* _WHAT YOU NEED TO DO_: Below are entries; copy exactly the lines from the one with "- DRC violations left: 0 (unchanged)" through the one with "- End of the", both included, and leave out the rest.
(DATA LISTING Opens)
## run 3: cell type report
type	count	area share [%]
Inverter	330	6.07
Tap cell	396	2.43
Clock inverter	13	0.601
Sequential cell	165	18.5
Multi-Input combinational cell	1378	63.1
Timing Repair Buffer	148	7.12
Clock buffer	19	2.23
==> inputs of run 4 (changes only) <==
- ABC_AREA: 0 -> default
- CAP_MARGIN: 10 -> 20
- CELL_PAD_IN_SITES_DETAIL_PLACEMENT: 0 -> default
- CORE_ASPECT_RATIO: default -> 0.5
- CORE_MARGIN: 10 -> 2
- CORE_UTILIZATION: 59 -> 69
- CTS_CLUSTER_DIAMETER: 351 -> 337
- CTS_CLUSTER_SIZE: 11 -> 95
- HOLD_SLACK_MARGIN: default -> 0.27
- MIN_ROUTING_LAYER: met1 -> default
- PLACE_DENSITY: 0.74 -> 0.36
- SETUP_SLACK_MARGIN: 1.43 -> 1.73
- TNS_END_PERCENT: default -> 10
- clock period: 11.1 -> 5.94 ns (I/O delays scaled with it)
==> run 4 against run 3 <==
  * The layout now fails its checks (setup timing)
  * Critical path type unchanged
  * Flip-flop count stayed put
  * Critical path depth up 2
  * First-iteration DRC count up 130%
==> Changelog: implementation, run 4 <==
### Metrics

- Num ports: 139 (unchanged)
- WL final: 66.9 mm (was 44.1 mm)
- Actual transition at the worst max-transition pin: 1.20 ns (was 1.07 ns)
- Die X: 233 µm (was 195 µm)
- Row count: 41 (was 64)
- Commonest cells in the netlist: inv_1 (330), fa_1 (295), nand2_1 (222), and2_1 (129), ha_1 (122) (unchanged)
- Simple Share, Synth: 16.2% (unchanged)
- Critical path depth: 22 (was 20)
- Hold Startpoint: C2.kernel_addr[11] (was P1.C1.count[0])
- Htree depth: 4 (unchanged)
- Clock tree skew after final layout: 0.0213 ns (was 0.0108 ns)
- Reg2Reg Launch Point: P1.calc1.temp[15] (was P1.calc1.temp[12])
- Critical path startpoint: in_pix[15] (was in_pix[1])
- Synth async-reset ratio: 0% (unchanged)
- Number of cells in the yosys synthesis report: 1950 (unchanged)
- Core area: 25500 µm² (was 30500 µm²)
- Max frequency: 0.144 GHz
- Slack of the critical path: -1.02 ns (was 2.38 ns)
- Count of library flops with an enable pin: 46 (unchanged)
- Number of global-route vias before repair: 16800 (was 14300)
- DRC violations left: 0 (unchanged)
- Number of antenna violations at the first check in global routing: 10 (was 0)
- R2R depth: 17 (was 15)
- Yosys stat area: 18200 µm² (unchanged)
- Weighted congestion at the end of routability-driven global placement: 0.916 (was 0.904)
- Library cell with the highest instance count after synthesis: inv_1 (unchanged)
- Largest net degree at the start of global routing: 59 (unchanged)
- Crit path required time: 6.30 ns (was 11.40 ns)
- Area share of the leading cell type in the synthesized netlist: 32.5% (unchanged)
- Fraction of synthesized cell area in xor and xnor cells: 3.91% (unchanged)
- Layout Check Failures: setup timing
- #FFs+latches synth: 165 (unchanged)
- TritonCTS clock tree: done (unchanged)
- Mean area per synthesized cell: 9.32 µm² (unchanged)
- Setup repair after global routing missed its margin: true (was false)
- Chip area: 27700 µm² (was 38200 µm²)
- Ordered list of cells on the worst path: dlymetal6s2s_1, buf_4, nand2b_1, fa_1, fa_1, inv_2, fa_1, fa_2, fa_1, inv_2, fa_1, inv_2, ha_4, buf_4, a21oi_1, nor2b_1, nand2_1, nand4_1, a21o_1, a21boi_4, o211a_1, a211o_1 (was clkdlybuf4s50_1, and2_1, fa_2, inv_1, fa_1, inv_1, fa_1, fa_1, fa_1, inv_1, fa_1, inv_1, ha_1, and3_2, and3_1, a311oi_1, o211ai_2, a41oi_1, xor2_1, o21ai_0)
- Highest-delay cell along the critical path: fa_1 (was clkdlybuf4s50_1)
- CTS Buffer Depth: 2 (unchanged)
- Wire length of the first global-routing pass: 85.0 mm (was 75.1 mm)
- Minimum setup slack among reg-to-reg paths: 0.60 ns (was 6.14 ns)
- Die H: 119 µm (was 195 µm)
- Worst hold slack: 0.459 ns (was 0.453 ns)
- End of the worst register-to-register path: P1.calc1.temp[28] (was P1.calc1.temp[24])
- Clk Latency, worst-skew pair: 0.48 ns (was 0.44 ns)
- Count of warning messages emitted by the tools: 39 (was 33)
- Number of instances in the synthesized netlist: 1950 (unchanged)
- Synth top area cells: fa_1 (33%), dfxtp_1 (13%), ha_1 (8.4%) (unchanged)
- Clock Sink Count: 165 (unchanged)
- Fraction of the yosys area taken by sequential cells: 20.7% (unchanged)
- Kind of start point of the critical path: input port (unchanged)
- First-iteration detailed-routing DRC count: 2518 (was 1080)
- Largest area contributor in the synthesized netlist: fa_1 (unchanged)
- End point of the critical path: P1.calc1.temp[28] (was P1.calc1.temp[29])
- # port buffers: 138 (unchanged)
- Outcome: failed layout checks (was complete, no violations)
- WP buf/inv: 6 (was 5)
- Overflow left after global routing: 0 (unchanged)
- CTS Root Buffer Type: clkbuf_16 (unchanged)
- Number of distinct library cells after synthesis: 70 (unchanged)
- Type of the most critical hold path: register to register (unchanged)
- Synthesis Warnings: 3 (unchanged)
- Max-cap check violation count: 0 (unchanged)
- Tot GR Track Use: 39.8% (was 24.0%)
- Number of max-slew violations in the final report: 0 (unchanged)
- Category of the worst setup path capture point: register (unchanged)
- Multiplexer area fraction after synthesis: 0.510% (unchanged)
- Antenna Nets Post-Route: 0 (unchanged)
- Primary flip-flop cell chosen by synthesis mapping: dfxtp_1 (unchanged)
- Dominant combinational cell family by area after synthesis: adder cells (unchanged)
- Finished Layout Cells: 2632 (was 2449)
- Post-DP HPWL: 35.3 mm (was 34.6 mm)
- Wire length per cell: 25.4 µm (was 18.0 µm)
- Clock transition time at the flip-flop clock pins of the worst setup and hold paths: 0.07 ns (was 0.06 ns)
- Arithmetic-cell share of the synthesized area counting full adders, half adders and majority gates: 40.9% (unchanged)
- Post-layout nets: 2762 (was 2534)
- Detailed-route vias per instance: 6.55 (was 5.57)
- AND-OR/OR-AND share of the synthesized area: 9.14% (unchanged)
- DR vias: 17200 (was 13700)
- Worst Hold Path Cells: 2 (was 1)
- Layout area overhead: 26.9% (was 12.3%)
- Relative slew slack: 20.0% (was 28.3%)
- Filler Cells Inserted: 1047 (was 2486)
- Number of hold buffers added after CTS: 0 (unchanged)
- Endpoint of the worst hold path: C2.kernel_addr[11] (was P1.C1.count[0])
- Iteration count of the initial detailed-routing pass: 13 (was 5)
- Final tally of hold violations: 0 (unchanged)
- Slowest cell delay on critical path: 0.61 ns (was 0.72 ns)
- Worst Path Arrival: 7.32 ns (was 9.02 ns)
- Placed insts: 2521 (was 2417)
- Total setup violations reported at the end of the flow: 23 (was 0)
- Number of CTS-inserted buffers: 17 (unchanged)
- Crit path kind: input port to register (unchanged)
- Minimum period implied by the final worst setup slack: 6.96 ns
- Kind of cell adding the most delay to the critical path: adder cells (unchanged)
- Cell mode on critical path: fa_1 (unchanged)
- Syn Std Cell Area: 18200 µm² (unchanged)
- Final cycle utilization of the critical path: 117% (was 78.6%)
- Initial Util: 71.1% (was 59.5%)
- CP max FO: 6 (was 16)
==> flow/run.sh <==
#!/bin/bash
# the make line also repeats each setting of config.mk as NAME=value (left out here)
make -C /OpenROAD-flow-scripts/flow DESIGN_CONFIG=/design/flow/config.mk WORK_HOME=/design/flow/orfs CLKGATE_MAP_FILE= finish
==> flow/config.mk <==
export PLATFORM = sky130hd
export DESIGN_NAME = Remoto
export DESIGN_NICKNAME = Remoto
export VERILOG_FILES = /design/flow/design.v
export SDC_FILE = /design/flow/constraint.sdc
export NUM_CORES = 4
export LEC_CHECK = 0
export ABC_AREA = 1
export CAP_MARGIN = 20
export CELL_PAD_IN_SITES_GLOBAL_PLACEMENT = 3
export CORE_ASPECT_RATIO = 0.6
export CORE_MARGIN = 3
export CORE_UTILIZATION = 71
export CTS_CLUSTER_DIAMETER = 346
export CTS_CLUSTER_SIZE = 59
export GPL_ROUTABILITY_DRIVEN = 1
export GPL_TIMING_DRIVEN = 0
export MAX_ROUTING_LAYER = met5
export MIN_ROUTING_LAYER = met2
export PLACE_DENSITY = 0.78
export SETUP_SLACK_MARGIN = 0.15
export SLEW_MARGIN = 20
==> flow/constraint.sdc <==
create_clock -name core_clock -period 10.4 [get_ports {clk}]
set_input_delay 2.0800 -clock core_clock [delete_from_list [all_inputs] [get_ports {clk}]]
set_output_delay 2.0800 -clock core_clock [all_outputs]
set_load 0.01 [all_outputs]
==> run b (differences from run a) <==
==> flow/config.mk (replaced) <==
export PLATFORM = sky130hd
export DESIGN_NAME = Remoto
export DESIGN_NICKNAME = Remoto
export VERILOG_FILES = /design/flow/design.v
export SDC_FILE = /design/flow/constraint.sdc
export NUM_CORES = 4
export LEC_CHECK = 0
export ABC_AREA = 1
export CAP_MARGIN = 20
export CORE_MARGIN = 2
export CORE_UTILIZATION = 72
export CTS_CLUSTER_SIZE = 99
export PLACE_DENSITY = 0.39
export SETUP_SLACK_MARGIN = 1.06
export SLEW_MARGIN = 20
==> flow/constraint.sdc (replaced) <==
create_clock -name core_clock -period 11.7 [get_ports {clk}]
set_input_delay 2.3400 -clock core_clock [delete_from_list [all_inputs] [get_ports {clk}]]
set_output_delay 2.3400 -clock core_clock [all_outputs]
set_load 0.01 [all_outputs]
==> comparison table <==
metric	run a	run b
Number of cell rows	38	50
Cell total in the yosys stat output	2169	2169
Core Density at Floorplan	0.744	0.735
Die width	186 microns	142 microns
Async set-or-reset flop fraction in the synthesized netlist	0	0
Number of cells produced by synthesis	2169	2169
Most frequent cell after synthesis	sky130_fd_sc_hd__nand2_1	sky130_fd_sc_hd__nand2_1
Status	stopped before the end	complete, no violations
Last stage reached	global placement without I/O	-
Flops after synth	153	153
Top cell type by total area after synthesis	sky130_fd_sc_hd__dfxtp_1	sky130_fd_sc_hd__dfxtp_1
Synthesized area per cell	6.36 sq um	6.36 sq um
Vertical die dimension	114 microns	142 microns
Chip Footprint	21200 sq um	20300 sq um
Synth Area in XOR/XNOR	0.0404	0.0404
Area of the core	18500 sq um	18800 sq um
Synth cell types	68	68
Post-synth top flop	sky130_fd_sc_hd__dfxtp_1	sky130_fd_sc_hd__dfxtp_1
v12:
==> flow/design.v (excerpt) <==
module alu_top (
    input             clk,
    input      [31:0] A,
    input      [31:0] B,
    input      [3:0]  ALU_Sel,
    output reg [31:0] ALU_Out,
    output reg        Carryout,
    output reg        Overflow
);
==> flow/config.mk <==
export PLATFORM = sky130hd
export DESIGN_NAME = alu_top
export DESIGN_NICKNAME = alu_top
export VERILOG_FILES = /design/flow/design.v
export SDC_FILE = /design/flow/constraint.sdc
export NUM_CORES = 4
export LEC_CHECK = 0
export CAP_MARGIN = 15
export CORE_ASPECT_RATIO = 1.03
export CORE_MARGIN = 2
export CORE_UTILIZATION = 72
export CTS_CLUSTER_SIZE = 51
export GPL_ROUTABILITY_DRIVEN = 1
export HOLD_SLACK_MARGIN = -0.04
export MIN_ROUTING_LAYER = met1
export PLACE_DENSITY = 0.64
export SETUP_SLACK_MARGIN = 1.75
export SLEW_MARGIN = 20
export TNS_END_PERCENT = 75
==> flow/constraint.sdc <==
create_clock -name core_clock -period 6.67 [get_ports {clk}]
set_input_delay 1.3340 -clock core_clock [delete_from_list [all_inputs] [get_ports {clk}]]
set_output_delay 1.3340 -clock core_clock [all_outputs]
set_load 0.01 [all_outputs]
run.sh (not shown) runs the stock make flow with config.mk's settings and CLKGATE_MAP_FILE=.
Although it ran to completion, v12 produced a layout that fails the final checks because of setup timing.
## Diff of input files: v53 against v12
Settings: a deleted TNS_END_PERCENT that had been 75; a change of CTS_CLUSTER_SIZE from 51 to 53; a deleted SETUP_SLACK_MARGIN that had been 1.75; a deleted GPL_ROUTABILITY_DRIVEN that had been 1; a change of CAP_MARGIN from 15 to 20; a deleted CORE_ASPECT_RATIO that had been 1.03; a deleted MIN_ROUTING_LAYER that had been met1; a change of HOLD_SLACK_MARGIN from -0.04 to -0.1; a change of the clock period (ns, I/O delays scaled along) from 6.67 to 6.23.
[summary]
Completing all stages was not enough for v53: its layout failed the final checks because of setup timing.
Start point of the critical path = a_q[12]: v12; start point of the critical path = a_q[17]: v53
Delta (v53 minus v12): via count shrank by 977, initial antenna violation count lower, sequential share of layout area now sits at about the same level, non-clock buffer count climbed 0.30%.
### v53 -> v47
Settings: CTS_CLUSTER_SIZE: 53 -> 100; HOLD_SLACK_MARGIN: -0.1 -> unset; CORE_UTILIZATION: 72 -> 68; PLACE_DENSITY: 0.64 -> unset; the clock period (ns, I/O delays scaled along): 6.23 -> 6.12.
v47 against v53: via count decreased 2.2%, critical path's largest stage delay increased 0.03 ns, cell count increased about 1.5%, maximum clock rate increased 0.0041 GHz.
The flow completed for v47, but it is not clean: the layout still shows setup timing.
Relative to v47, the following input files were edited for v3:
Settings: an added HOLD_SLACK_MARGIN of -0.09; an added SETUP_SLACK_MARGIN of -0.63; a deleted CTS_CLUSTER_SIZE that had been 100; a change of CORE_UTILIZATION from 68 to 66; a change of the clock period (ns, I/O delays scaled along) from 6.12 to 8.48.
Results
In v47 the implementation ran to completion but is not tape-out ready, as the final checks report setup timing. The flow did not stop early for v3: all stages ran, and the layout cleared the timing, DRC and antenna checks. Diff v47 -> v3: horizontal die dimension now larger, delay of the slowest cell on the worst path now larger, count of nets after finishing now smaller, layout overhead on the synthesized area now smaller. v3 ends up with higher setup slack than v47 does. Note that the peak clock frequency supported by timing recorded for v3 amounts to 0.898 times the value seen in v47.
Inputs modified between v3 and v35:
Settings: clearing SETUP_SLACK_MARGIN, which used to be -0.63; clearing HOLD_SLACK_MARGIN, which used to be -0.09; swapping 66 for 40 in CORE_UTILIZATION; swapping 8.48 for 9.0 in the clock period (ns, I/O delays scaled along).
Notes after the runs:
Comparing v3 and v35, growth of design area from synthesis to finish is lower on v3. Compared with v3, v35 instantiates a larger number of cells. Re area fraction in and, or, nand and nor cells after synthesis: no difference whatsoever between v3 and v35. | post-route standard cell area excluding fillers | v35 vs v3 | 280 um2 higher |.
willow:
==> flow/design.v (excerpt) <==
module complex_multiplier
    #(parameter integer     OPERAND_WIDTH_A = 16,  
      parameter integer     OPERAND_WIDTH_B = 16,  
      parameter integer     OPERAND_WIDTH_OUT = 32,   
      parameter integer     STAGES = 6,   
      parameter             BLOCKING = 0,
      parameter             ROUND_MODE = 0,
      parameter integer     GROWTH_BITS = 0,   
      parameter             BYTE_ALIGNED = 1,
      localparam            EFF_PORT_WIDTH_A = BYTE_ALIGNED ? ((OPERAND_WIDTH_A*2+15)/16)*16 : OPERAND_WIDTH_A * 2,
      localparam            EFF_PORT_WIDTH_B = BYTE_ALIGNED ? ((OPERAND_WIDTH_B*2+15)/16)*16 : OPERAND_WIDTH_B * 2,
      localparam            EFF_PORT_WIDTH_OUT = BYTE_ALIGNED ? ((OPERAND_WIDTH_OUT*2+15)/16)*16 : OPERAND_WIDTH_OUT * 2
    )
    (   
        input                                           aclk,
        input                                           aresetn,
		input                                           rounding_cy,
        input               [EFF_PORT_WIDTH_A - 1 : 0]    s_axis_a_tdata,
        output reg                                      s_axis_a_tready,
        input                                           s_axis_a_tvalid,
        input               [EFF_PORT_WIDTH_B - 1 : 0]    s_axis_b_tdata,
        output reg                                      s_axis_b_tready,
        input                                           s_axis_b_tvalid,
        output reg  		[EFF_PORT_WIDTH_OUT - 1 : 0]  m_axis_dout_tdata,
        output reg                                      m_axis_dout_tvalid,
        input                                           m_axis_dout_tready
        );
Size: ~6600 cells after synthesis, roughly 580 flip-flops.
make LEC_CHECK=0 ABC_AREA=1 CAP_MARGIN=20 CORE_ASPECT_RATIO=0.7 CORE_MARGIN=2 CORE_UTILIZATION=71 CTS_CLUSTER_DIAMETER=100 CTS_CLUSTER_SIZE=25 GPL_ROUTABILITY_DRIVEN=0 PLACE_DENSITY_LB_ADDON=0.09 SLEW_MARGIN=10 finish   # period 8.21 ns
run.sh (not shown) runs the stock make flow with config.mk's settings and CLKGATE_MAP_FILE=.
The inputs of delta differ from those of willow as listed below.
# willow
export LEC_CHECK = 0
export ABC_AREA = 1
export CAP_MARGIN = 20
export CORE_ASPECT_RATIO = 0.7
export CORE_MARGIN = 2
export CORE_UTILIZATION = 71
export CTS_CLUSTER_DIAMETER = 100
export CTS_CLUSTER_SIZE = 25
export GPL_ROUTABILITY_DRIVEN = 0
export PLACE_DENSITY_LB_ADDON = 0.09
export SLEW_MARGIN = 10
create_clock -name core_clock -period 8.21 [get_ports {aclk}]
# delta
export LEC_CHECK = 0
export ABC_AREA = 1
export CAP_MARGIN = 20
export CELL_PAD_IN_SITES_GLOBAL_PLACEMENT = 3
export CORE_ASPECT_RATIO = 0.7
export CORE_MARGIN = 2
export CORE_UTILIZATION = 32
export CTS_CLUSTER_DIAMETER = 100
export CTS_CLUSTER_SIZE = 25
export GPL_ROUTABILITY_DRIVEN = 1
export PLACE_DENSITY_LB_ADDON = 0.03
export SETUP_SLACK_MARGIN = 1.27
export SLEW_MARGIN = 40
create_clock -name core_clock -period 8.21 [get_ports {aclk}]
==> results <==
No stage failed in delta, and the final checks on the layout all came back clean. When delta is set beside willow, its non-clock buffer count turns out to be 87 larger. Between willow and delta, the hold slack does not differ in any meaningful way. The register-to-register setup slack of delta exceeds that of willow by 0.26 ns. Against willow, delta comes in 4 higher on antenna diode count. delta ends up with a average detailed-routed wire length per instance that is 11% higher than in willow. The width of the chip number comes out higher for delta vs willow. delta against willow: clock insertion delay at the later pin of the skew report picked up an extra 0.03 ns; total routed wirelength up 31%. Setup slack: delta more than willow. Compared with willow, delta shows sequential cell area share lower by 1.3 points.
(DATA LISTING Closes)
(DATA LISTING Opens)
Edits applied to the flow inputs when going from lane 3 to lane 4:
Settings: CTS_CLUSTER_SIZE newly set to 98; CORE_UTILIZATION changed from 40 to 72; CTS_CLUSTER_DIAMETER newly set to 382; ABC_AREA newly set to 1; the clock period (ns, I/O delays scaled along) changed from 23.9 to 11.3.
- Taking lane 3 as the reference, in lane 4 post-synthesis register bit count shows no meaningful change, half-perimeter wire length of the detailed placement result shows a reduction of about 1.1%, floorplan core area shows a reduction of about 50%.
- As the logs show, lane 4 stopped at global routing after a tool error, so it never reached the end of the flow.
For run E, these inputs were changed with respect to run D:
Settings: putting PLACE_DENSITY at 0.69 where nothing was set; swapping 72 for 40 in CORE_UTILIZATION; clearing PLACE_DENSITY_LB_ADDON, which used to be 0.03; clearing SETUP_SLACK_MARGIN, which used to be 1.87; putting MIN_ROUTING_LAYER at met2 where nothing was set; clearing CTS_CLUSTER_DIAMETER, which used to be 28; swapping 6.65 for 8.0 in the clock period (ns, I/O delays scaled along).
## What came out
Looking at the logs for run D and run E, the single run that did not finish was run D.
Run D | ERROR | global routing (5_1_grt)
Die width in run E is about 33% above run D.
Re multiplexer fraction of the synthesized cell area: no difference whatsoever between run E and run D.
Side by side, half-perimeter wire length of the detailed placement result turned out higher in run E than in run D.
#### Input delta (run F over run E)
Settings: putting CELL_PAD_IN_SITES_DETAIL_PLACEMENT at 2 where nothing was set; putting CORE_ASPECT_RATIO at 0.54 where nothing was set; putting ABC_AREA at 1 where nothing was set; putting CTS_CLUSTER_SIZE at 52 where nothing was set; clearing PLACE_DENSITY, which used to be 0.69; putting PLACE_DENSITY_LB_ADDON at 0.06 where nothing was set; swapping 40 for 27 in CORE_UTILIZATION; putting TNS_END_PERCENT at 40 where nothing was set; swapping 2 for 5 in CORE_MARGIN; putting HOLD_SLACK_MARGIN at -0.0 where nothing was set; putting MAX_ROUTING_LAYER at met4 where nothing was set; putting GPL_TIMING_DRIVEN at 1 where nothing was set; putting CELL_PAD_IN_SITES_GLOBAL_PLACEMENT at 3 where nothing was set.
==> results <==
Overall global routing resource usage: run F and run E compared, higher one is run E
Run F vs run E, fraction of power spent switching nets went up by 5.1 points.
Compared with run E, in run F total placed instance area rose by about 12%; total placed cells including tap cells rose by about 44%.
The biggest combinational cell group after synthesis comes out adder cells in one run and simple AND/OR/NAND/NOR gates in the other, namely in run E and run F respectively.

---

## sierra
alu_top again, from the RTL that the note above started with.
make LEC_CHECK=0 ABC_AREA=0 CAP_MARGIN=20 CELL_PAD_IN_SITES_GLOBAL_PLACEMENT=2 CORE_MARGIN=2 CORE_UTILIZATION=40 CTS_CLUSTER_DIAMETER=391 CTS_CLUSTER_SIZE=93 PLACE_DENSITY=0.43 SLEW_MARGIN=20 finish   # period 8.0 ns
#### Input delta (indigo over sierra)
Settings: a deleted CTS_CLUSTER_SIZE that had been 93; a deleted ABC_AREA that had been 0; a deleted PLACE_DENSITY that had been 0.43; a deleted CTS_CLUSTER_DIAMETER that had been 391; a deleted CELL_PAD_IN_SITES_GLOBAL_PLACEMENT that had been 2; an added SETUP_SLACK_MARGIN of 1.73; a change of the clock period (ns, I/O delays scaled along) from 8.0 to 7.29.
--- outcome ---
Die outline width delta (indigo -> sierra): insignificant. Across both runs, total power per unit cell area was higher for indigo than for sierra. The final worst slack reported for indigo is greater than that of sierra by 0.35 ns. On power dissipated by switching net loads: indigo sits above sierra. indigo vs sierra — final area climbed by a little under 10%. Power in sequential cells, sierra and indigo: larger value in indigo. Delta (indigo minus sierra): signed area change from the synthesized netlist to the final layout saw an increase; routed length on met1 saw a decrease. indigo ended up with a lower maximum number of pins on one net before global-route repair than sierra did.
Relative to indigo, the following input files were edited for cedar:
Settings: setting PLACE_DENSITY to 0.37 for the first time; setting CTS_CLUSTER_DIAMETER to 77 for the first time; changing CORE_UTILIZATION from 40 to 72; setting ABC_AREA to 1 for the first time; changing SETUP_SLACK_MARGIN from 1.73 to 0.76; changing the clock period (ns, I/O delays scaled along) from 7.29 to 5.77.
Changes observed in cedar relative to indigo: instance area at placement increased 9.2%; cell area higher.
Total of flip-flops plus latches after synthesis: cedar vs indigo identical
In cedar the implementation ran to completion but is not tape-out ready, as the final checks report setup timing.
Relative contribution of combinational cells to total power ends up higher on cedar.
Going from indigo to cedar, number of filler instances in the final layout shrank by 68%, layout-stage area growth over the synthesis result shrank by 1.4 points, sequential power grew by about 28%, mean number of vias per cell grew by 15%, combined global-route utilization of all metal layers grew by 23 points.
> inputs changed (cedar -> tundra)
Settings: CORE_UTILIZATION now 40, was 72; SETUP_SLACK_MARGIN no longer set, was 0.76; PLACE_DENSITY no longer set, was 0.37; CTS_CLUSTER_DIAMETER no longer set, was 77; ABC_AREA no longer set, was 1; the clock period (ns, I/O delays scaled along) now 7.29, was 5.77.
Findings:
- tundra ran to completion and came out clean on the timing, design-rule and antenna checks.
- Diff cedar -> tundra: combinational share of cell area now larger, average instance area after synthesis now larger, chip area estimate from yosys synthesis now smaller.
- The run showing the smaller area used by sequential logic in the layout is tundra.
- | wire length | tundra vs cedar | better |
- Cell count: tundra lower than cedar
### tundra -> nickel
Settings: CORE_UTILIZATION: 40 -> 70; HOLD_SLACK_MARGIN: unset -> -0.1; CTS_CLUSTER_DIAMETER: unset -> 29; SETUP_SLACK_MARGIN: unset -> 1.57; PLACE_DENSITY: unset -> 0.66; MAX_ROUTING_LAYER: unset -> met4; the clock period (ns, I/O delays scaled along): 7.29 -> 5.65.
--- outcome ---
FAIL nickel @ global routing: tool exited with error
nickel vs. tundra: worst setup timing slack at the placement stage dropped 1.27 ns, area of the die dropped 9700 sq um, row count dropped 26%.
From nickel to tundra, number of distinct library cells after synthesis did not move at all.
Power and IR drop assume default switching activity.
(DATA LISTING Closes)
* _RESULT FOR THIS EXERCISE_:
- DRC violations left: 0 (unchanged)
- Number of antenna violations at the first check in global routing: 10 (was 0)
- R2R depth: 17 (was 15)
- Yosys stat area: 18200 µm² (unchanged)
- Weighted congestion at the end of routability-driven global placement: 0.916 (was 0.904)
- Library cell with the highest instance count after synthesis: inv_1 (unchanged)
- Largest net degree at the start of global routing: 59 (unchanged)
- Crit path required time: 6.30 ns (was 11.40 ns)
- Area share of the leading cell type in the synthesized netlist: 32.5% (unchanged)
- Fraction of synthesized cell area in xor and xnor cells: 3.91% (unchanged)
- Layout Check Failures: setup timing
- #FFs+latches synth: 165 (unchanged)
- TritonCTS clock tree: done (unchanged)
- Mean area per synthesized cell: 9.32 µm² (unchanged)
- Setup repair after global routing missed its margin: true (was false)
- Chip area: 27700 µm² (was 38200 µm²)
- Ordered list of cells on the worst path: dlymetal6s2s_1, buf_4, nand2b_1, fa_1, fa_1, inv_2, fa_1, fa_2, fa_1, inv_2, fa_1, inv_2, ha_4, buf_4, a21oi_1, nor2b_1, nand2_1, nand4_1, a21o_1, a21boi_4, o211a_1, a211o_1 (was clkdlybuf4s50_1, and2_1, fa_2, inv_1, fa_1, inv_1, fa_1, fa_1, fa_1, inv_1, fa_1, inv_1, ha_1, and3_2, and3_1, a311oi_1, o211ai_2, a41oi_1, xor2_1, o21ai_0)
- Highest-delay cell along the critical path: fa_1 (was clkdlybuf4s50_1)
- CTS Buffer Depth: 2 (unchanged)
- Wire length of the first global-routing pass: 85.0 mm (was 75.1 mm)
- Minimum setup slack among reg-to-reg paths: 0.60 ns (was 6.14 ns)
- Die H: 119 µm (was 195 µm)
- Worst hold slack: 0.459 ns (was 0.453 ns)
- End of the worst register-to-register path: P1.calc1.temp[28] (was P1.calc1.temp[24])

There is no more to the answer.